Re: Anatomy of the test

by RonPurewal Sun Mar 29, 2009 4:19 am

mobenny Wrote:How many reading comp passages are usually on the test?

normally four: 2 long, 2 short. the long passages normally have 4 questions each, and the short passages 3, for a total of 14 questions.
there may be small deviations from this standard, but you will almost certainly have exactly 4 RC passages.

Is there any structure to how many DS or PS questions are on the test?

normally there are slightly more PS problems, although the proportion of each is usually close to half the quant section.
unlike on verbal - where the time allotment per question is vastly different for different problem types - this is not worth worrying about AT ALL on the quant section, since the time guideline is the same (~2:00 per question avg) and, moreover, DS and PS test the same underlying math concepts.

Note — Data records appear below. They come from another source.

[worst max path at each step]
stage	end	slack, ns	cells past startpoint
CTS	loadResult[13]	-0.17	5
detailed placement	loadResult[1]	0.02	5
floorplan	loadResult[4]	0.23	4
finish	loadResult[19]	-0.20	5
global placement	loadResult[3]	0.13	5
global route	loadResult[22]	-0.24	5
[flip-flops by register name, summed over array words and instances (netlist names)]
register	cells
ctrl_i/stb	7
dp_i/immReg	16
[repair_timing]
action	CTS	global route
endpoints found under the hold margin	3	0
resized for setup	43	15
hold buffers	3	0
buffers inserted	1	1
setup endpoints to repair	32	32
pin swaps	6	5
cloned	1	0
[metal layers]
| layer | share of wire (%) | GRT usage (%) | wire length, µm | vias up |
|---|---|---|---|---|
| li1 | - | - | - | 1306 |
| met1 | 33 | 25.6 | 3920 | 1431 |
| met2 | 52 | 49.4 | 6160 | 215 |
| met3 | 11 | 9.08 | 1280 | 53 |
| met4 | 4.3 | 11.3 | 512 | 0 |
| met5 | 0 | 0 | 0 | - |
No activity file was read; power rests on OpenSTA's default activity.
File: src/rtl/audio_clkgen.sv
module audio_clkgen #(
  parameter int unsigned CNT_W    = acd_pkg::ACD_CNT_W,
  parameter int unsigned MCLK_TAP = 0,
  parameter int unsigned BCLK_TAP = 1,
  parameter int unsigned WSEL_TAP = CNT_W - 1
) (
  input  logic clk_i,
  input  logic rst_i,
  input  logic sdata_i,
  output logic mclk_o,
  output logic bclk_o,
  output logic wsel_o,
  output logic sdata_o
);
  import acd_pkg::*;

  logic [CNT_W-1:0]      cnt;
  acd_lane_t             lane_d;
  acd_lane_t             lane_q;
  logic [ACD_LANE_W-1:0] lane_bits;

  acd_counter #(.CNT_W(CNT_W)) u_cnt (
    .clk_i (clk_i),
    .rst_i (rst_i),
    .cnt_o (cnt)
  );

  // Taps from the single counter plus the converter data
  always_comb begin
    lane_d.mclk = cnt[MCLK_TAP];
    lane_d.bclk = cnt[BCLK_TAP];
    lane_d.wsel = cnt[WSEL_TAP];
    lane_d.sdat = sdata_i;
  end

  acd_retime #(.W(ACD_LANE_W)) u_rt (
    .clk_i (clk_i),
    .rst_i (rst_i),
    .d_i   (lane_d),
    .q_o   (lane_bits)
  );

  assign lane_q  = acd_lane_t'(lane_bits);
  assign mclk_o  = lane_q.mclk;
  assign bclk_o  = lane_q.bclk;
  assign wsel_o  = lane_q.wsel;
  assign sdata_o = lane_q.sdat;

endmodule

File: config.mk
export PLATFORM = sky130hd
export DESIGN_NAME = audio_clkgen
export DESIGN_NICKNAME = d
export VERILOG_FILES = /design/src/rtl/acd_pkg.sv /design/src/rtl/acd_counter.sv /design/src/rtl/acd_retime.sv /design/src/rtl/audio_clkgen.sv
export SDC_FILE = /design/constraint.sdc
export NUM_CORES = 1
export LEC_CHECK = 0
export ABC_AREA = 1
export BUFFER_PORTS_ARGS = -buffer_cell sky130_fd_sc_hd__buf_2
export CAP_MARGIN = 20
export CORE_AREA = 8 8 45 47
export CTS_CLUSTER_SIZE = 28
export DETAILED_ROUTE_END_ITERATION = 6
export DIE_AREA = 0 0 53 55
export SLEW_MARGIN = 40
export SYNTH_ARGS = -nofsm -noshare
export SYNTH_HDL_FRONTEND = slang
export SYNTH_SLANG_ARGS = --single-unit
File: constraint.sdc
create_clock -name clk_i -period 2.5 [get_ports clk_i]
set_input_delay 0.375 -clock clk_i [delete_from_list [all_inputs] [get_ports clk_i]]
set_output_delay 0.375 -clock clk_i [all_outputs]
set_load 0.02 [all_outputs]
File: config.mk
export PLATFORM = sky130hd
export DESIGN_NAME = mbx_channel
export DESIGN_NICKNAME = d
export VERILOG_FILES = /design/src/rtl/mbx_pkg.sv /design/src/rtl/mbx_decode.sv /design/src/rtl/mbx_store.sv /design/src/rtl/mbx_irq.sv /design/src/rtl/mbx_channel.sv
export SDC_FILE = /design/constraint.sdc
export NUM_CORES = 1
export LEC_CHECK = 0
export BUFFER_PORTS_ARGS = -buffer_cell sky130_fd_sc_hd__clkbuf_2
export CAP_MARGIN = 20
export CORE_ASPECT_RATIO = 1.75
export CORE_MARGIN = 1
export CORE_UTILIZATION = 60
export DETAILED_ROUTE_END_ITERATION = 10
export PLACE_DENSITY = 0.91
export SLEW_MARGIN = 20
export SYNTH_ARGS = -nofsm -noshare
export SYNTH_HDL_FRONTEND = slang
export SYNTH_HIERARCHICAL = 1
export SYNTH_SLANG_ARGS = --single-unit
File: constraint.sdc
create_clock -name clk -period 4.25 [get_ports clk]
set_clock_uncertainty 0.05 [all_clocks]
set_input_delay 0.85 -clock clk [delete_from_list [all_inputs] [get_ports clk]]
set_output_delay 0.85 -clock clk [all_outputs]
set_load 0.05 [all_outputs]
File: src/rtl/mbx_pkg.sv
package mbx_pkg;

  // Byte offsets inside the channel window.
  localparam int OFS_MAIN     = 'h00;
  localparam int OFS_EN_FULL  = 'h04;
  localparam int OFS_EN_EMPTY = 'h08;
  localparam int OFS_TAG      = 'h40;
  localparam int OFS_DATA0    = 'h48;

  typedef enum logic [2:0] {
    SEL_NONE,
    SEL_MAIN,
    SEL_EN_FULL,
    SEL_EN_EMPTY,
    SEL_TAG,
    SEL_DATA
  } sel_e;

  // Is a byte offset mapped in the selected layout?
  function automatic logic is_mapped(input int ofs, input bit wide, input int nwords);
    logic hit;
    hit = (ofs == OFS_EN_FULL) || (ofs == OFS_EN_EMPTY);
    if (!wide) begin
      hit = hit || (ofs == OFS_MAIN);
    end else begin
      hit = hit || (ofs == OFS_TAG);
      for (int k = 0; k < nwords; k++) begin
        if (ofs == OFS_DATA0 + 4 * k) hit = 1'b1;
      end
    end
    return hit;
  endfunction

endpackage

File: src/rtl/mbx_decode.sv
module mbx_decode #(
  parameter int ADDR_W = 8,
  parameter bit WIDE   = 1'b0,
  parameter int NWORDS = 4,
  localparam int IDX_W = (NWORDS > 1) ? $clog2(NWORDS) : 1
) (
  input  logic [ADDR_W-1:0] addr,
  output mbx_pkg::sel_e     sel,
  output logic [IDX_W-1:0]  idx
);
  import mbx_pkg::*;

  always_comb begin
    sel = SEL_NONE;
    idx = '0;
    if (addr == ADDR_W'(OFS_EN_FULL)) begin
      sel = SEL_EN_FULL;
    end else if (addr == ADDR_W'(OFS_EN_EMPTY)) begin
      sel = SEL_EN_EMPTY;
    end else if (!WIDE && addr == ADDR_W'(OFS_MAIN)) begin
      sel = SEL_MAIN;
    end else if (WIDE && addr == ADDR_W'(OFS_TAG)) begin
      sel = SEL_TAG;
    end else if (WIDE) begin
      for (int k = 0; k < NWORDS; k++) begin
        if (addr == ADDR_W'(OFS_DATA0 + 4 * k)) begin
          sel = SEL_DATA;
          idx = IDX_W'(k);
        end
      end
    end
  end

endmodule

Also in terms of specific contect, is the quantity of each subject on the test random? i.e divisibility and primes, subject verb, etc.


it's hard to give "quantities" for sentence correction, because SC problems test way more than one subject at a time. however, parallelism seems to be the most commonly tested topic by far.
since SC tests many different concepts per question, you are almost certain to soo large numbers of every major SC topic.

on RC, "weaken" is the most common question type, followed, in approximate order, by "find assumption", "draw conclusion", "strengthen", and minor question types.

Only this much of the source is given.